Text Generation Inference
#########################

* From: https://huggingface.co/docs/text-generation-inference/index
* GitHub: https://github.com/huggingface/text-generation-inference/

* 专门用于部署和服务高度优化的LLMs进行推理的库。它包括 Transformers 中未包含的面向部署的优化功能，例如用于提高吞吐量的连续批处理和用于多 GPU 推理的张量并行性。
* Hugging Face also provides Text Generation Inference (TGI), a library dedicated to deploying and serving highly optimized LLMs for inference. It includes deployment-oriented optimization features not included in Transformers, such as continuous batching for increasing throughput and tensor parallelism for multi-GPU inference.


.. note:: 这个本质其实是做了一个推理的应用。


Getting started
===============


Text Generation Inference
-------------------------

* Text Generation Inference (TGI) is a toolkit for deploying and serving Large Language Models (LLMs). TGI enables high-performance text generation for the most popular open-source LLMs, including Llama, Falcon, StarCoder, BLOOM, GPT-NeoX, and T5.

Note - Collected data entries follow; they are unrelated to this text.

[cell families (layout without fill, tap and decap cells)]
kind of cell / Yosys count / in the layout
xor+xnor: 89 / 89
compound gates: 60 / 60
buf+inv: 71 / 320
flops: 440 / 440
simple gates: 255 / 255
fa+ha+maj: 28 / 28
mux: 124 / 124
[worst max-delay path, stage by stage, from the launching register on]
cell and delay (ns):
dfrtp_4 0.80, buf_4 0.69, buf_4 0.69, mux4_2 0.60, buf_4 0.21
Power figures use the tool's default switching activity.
<file path="src/rtl/fbr_pkg.sv">
package fbr_pkg;
  localparam int NUM_BUFS = 2;

  typedef enum logic {
    BS_IDLE = 1'b0,
    BS_RUN  = 1'b1
  } burst_state_t;
endpackage

</file>
<file path="src/rtl/fbr_lookup.sv">
module fbr_lookup
  import fbr_pkg::*;
#(
  parameter int TAG_W = 27
) (
  input  logic             clk,
  input  logic             rst_n,
  input  logic [TAG_W-1:0] look_tag,
  input  logic             alloc,
  input  logic             alloc_buf,
  input  logic [TAG_W-1:0] alloc_tag,
  input  logic             fill_ok,
  input  logic             fill_buf,
  input  logic             inval,
  input  logic             touch,
  input  logic             touch_buf,
  output logic             hit,
  output logic             hit_buf,
  output logic             victim
);
  logic [NUM_BUFS-1:0] hit_vec;
  logic                lru_q, lru_d;

  for (genvar e = 0; e < NUM_BUFS; e++) begin : g_ent
    logic             v_q, v_d, tag_en;
    logic [TAG_W-1:0] t_q;

    assign tag_en = alloc && (alloc_buf == 1'(e));

    always_comb begin
      v_d = v_q;
      if (tag_en) v_d = 1'b0;
      if (fill_ok && (fill_buf == 1'(e))) v_d = 1'b1;
      if (inval) v_d = 1'b0;
    end

    always_ff @(posedge clk or negedge rst_n) begin
      if (!rst_n) begin
        v_q <= 1'b0;
        t_q <= '0;
      end else begin
        v_q <= v_d;
        if (tag_en) t_q <= alloc_tag;
      end
    end

    assign hit_vec[e] = v_q && (t_q == look_tag);
  end

  assign hit     = |hit_vec;
  assign hit_buf = hit_vec[1];
  assign victim  = lru_q;

  // the buffer just used becomes the most recent one
  always_comb lru_d = touch ? ~touch_buf : lru_q;

  always_ff @(posedge clk or negedge rst_n) begin
    if (!rst_n) lru_q <= 1'b0;
    else        lru_q <= lru_d;
  end
endmodule

</file>
<file path="src/rtl/fbr_fill.sv">
module fbr_fill
  import fbr_pkg::*;
#(
  parameter int TAG_W      = 27,
  parameter int WORD_W     = 16,
  parameter int LINE_WORDS = 16
) (
  input  logic                                     clk,
  input  logic                                     rst_n,
  input  logic                                     start,
  input  logic                                     start_buf,
  input  logic [TAG_W-1:0]                         start_tag,
  input  logic [$clog2(LINE_WORDS)-1:0]            start_idx,
  input  logic                                     inval,
  input  logic [WORD_W-1:0]                        arr_rdata,
  input  logic                                     rd_buf,
  input  logic [$clog2(LINE_WORDS)-1:0]            rd_idx,
  output logic                                     arr_re,
  output logic [TAG_W+$clog2(LINE_WORDS)-1:0]      arr_addr,
  output logic                                     busy,
  output logic                                     done_ok,
  output logic                                     done_buf,
  output logic                                     rd_ok,
  output logic [WORD_W-1:0]                        rd_data
);
  localparam int OFF_W = $clog2(LINE_WORDS);
  localparam logic [OFF_W:0] CNT_FULL = (OFF_W+1)'(LINE_WORDS);

  logic [WORD_W-1:0]     store_q [NUM_BUFS][LINE_WORDS];
  logic                  busy_q, busy_d, buf_q, spoil_q, spoil_d;
  logic [TAG_W-1:0]      tag_q;
  logic [OFF_W-1:0]      issue_idx_q, issue_idx_d, pend_idx_q;
  logic [OFF_W:0]        issue_cnt_q, issue_cnt_d;
  logic                  pend_q;
  logic [LINE_WORDS-1:0] have_q, have_d;
  logic                  done, own, bypass;

  assign arr_re   = busy_q && (issue_cnt_q != CNT_FULL);
  assign arr_addr = {tag_q, issue_idx_q};
  assign busy     = busy_q;
  assign done     = busy_q && (issue_cnt_q == CNT_FULL) && pend_q;
  assign done_ok  = done && !spoil_q && !inval;
  assign done_buf = buf_q;

  always_comb begin
    busy_d      = busy_q;
    issue_idx_d = issue_idx_q;
    issue_cnt_d = issue_cnt_q;
    have_d      = have_q;
    spoil_d     = spoil_q | inval;
    if (start) begin
      busy_d      = 1'b1;
      issue_idx_d = start_idx;
      issue_cnt_d = '0;
      have_d      = '0;
      spoil_d     = inval;
    end else begin
      if (done) busy_d = 1'b0;
      if (arr_re) begin
        issue_idx_d = issue_idx_q + OFF_W'(1);
        issue_cnt_d = issue_cnt_q + (OFF_W+1)'(1);
      end
      if (pend_q) have_d[pend_idx_q] = 1'b1;
    end
  end

  always_ff @(posedge clk or negedge rst_n) begin
    if (!rst_n) begin
      busy_q      <= 1'b0;
      buf_q       <= 1'b0;
      tag_q       <= '0;
      issue_idx_q <= '0;
      issue_cnt_q <= '0;
      pend_q      <= 1'b0;
      pend_idx_q  <= '0;
      have_q      <= '0;
      spoil_q     <= 1'b0;
    end else begin
      busy_q      <= busy_d;
      issue_idx_q <= issue_idx_d;
      issue_cnt_q <= issue_cnt_d;
      pend_q      <= arr_re;
      pend_idx_q  <= issue_idx_q;
      have_q      <= have_d;
      spoil_q     <= spoil_d;
      if (start) begin
        buf_q <= start_buf;
        tag_q <= start_tag;
      end
    end
  end

  // line storage: plain data registers, written with an enable
  always_ff @(posedge clk) begin
    if (pend_q) store_q[buf_q][pend_idx_q] <= arr_rdata;
  end

  // a word of the line under refill is ready once stored or arriving now
  assign own     = busy_q && (rd_buf == buf_q);
  assign bypass  = pend_q && (pend_idx_q == rd_idx);
  assign rd_ok   = !own || have_q[rd_idx] || bypass;
  assign rd_data = (own && bypass) ? arr_rdata : store_q[rd_buf][rd_idx];
endmodule

</file>
<file path="src/rtl/fbr_burst.sv">
module fbr_burst
  import fbr_pkg::*;
#(
  parameter int WORD_W = 16,
  parameter int OFF_W  = 4,
  parameter int WAIT_W = 2
) (
  input  logic              clk,
  input  logic              rst_n,
  input  logic              req,
  input  logic              lp,
  input  logic              stop,
  input  logic [WAIT_W-1:0] wait_cfg,
  input  logic [OFF_W-1:0]  start_idx,
  input  logic              sel_buf,
  input  logic              fill_busy,
  input  logic              rd_ok,
  input  logic [WORD_W-1:0] rd_data,
  output logic              ready,
  output logic              accept,
  output logic              err,
  output logic              beat_valid,
  output logic [WORD_W-1:0] beat_data,
  output logic              beat_last,
  output logic              rd_buf,
  output logic [OFF_W-1:0]  rd_idx
);
  burst_state_t      state_q, state_d;
  logic [WAIT_W-1:0] cnt_q, cnt_d;
  logic [OFF_W-1:0]  idx_q, idx_d;
  logic              buf_q, buf_d;
  logic              bv_q, bv_d, bl_q, bl_d, err_q, err_d;
  logic [WORD_W-1:0] bd_q, bd_d;

  assign ready  = (state_q == BS_IDLE) && !fill_busy;
  assign accept = req && ready && !lp;
  assign rd_buf = buf_q;
  assign rd_idx = idx_q;

  always_comb begin
    state_d = state_q;
    cnt_d   = cnt_q;
    idx_d   = idx_q;
    buf_d   = buf_q;
    bv_d    = 1'b0;
    bl_d    = 1'b0;
    bd_d    = bd_q;
    err_d   = 1'b0;
    case (state_q)
      BS_IDLE: begin
        if (req && ready) begin
          if (lp) begin
            err_d = 1'b1;
          end else begin
            state_d = BS_RUN;
            cnt_d   = wait_cfg;
            idx_d   = start_idx;
            buf_d   = sel_buf;
          end
        end
      end
      BS_RUN: begin
        if (stop) begin
          state_d = BS_IDLE;
        end else if (cnt_q != '0) begin
          cnt_d = cnt_q - WAIT_W'(1);
        end else if (rd_ok) begin
          bv_d = 1'b1;
          bd_d = rd_data;
          bl_d = (idx_q == '1);
          if (idx_q == '1) state_d = BS_IDLE;
          else             idx_d   = idx_q + OFF_W'(1);
        end
      end
      default: state_d = BS_IDLE;
    endcase
  end

  always_ff @(posedge clk or negedge rst_n) begin
    if (!rst_n) begin
      state_q <= BS_IDLE;
      cnt_q   <= '0;
      idx_q   <= '0;
      buf_q   <= 1'b0;
      bv_q    <= 1'b0;
      bl_q    <= 1'b0;
      bd_q    <= '0;
      err_q   <= 1'b0;
    end else begin
      state_q <= state_d;
      cnt_q   <= cnt_d;
      idx_q   <= idx_d;
      buf_q   <= buf_d;
      bv_q    <= bv_d;
      bl_q    <= bl_d;
      bd_q    <= bd_d;
      err_q   <= err_d;
    end
  end

  assign beat_valid = bv_q;
  assign beat_data  = bd_q;
  assign beat_last  = bl_q;
  assign err        = err_q;
endmodule

</file>
<file path="src/rtl/flash_burst_reader.sv">
module flash_burst_reader
  import fbr_pkg::*;
#(
  parameter int ADDR_W     = 32,
  parameter int WORD_W     = 16,
  parameter int LINE_WORDS = 16,
  parameter int WAIT_W     = 2
) (
  input  logic              clk,
  input  logic              rst_n,
  input  logic              rd_req,
  input  logic [ADDR_W-1:0] rd_addr,
  input  logic              rd_stop,
  input  logic [WAIT_W-1:0] wait_cfg,
  output logic              rd_ready,
  output logic              rd_err,
  output logic              beat_valid,
  output logic [WORD_W-1:0] beat_data,
  output logic              beat_last,
  input  logic              wr_req,
  input  logic              lp_dis,
  input  logic              erase_seq,
  output logic              arr_re,
  output logic [ADDR_W-2:0] arr_addr,
  output logic              arr_margin,
  input  logic [WORD_W-1:0] arr_rdata,
  input  logic              blk0_sel,
  input  logic              blk0_pin,
  input  logic              protect_bit,
  output logic              blk0_en
);
  localparam int OFF_W = $clog2(LINE_WORDS);
  localparam int TAG_W = ADDR_W - OFF_W - 1;

  // reset: asserted asynchronously, released on the clock
  logic [1:0] rst_pipe_q;
  logic       rst_int_n;

  always_ff @(posedge clk or negedge rst_n) begin
    if (!rst_n) rst_pipe_q <= '0;
    else        rst_pipe_q <= {rst_pipe_q[0], 1'b1};
  end
  assign rst_int_n = rst_pipe_q[1];

  logic [TAG_W-1:0]  look_tag;
  logic [OFF_W-1:0]  start_idx, rd_idx;
  logic              addr_lsb_unused;
  logic              hit, hit_buf, victim, sel_buf, accept, start_fill;
  logic              fill_busy, done_ok, done_buf, rd_ok, rd_buf;
  logic [WORD_W-1:0] rd_data;
  logic              inval, armed_q, armed_d;

  assign look_tag        = rd_addr[ADDR_W-1:OFF_W+1];
  assign start_idx       = rd_addr[OFF_W:1];
  assign addr_lsb_unused = rd_addr[0];
  assign inval           = wr_req | lp_dis;
  assign sel_buf         = hit ? hit_buf : victim;
  assign start_fill      = accept && !hit;

  fbr_lookup #(.TAG_W(TAG_W)) u_lookup (
    .clk(clk), .rst_n(rst_int_n), .look_tag(look_tag),
    .alloc(start_fill), .alloc_buf(sel_buf), .alloc_tag(look_tag),
    .fill_ok(done_ok), .fill_buf(done_buf), .inval(inval),
    .touch(accept), .touch_buf(sel_buf),
    .hit(hit), .hit_buf(hit_buf), .victim(victim)
  );

  fbr_fill #(.TAG_W(TAG_W), .WORD_W(WORD_W), .LINE_WORDS(LINE_WORDS)) u_fill (
    .clk(clk), .rst_n(rst_int_n), .start(start_fill), .start_buf(sel_buf),
    .start_tag(look_tag), .start_idx(start_idx), .inval(inval),
    .arr_rdata(arr_rdata), .rd_buf(rd_buf), .rd_idx(rd_idx),
    .arr_re(arr_re), .arr_addr(arr_addr), .busy(fill_busy),
    .done_ok(done_ok), .done_buf(done_buf), .rd_ok(rd_ok), .rd_data(rd_data)
  );

  fbr_burst #(.WORD_W(WORD_W), .OFF_W(OFF_W), .WAIT_W(WAIT_W)) u_burst (
    .clk(clk), .rst_n(rst_int_n), .req(rd_req), .lp(lp_dis), .stop(rd_stop),
    .wait_cfg(wait_cfg), .start_idx(start_idx), .sel_buf(sel_buf),
    .fill_busy(fill_busy), .rd_ok(rd_ok), .rd_data(rd_data),
    .ready(rd_ready), .accept(accept), .err(rd_err),
    .beat_valid(beat_valid), .beat_data(beat_data), .beat_last(beat_last),
    .rd_buf(rd_buf), .rd_idx(rd_idx)
  );

  // margin state: armed by a write during an erase sequence
  always_comb armed_d = erase_seq ? (armed_q | wr_req) : 1'b0;

  always_ff @(posedge clk or negedge rst_int_n) begin
    if (!rst_int_n) armed_q <= 1'b0;
    else            armed_q <= armed_d;
  end

  assign arr_margin = arr_re && armed_q;
  assign blk0_en    = blk0_sel ? ~protect_bit : blk0_pin;
endmodule

</file>
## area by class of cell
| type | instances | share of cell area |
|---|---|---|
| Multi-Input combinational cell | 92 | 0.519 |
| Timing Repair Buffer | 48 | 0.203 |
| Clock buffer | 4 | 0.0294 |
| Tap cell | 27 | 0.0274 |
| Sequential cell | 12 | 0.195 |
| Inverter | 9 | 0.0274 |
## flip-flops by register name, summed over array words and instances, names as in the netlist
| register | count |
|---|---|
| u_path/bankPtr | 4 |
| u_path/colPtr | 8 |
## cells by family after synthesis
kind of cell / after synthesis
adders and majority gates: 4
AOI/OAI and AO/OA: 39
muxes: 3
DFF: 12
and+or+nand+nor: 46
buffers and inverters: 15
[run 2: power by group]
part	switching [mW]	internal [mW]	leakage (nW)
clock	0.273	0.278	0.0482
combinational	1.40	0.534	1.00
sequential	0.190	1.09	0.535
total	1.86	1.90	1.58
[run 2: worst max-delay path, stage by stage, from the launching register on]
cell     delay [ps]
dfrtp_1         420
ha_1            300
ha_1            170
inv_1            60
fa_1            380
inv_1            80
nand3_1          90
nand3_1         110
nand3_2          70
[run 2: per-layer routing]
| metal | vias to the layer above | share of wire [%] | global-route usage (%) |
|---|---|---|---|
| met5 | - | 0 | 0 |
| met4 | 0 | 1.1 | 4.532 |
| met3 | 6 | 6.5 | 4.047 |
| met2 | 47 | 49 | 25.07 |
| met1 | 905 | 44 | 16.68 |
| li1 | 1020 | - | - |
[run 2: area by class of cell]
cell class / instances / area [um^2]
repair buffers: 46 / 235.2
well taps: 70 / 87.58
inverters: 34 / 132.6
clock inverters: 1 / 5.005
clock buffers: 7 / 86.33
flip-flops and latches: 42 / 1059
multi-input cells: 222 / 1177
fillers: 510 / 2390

.. figure:: https://img.zhaoweiguo.com/uPic/2024/10/Js2elD.png


Quick Tour
----------

Launching TGI::

    model=teknium/OpenHermes-2.5-Mistral-7B
    volume=$PWD/data # share a volume with the Docker container to avoid downloading weights every run

    docker run --gpus all --shm-size 1g -p 8080:80 -v $volume:/data \
        ghcr.io/huggingface/text-generation-inference:2.4.0 \
        --model-id $model

Consuming TGI::

    import requests

    headers = {
        "Content-Type": "application/json",
    }

    data = {
        'inputs': 'What is Deep Learning?',
        'parameters': {
            'max_new_tokens': 20,
        },
    }

    response = requests.post('http://127.0.0.1:8080/generate', headers=headers, json=data)
    print(response.json())
    # {'generated_text': '\n\nDeep Learning is a subset of Machine Learning that is concerned with the development of algorithms that can'}

Installation from source
------------------------

Install CLI::

    git clone https://github.com/huggingface/text-generation-inference.git && cd text-generation-inference
    make install


.. note:: 需要先安装protobuf和rust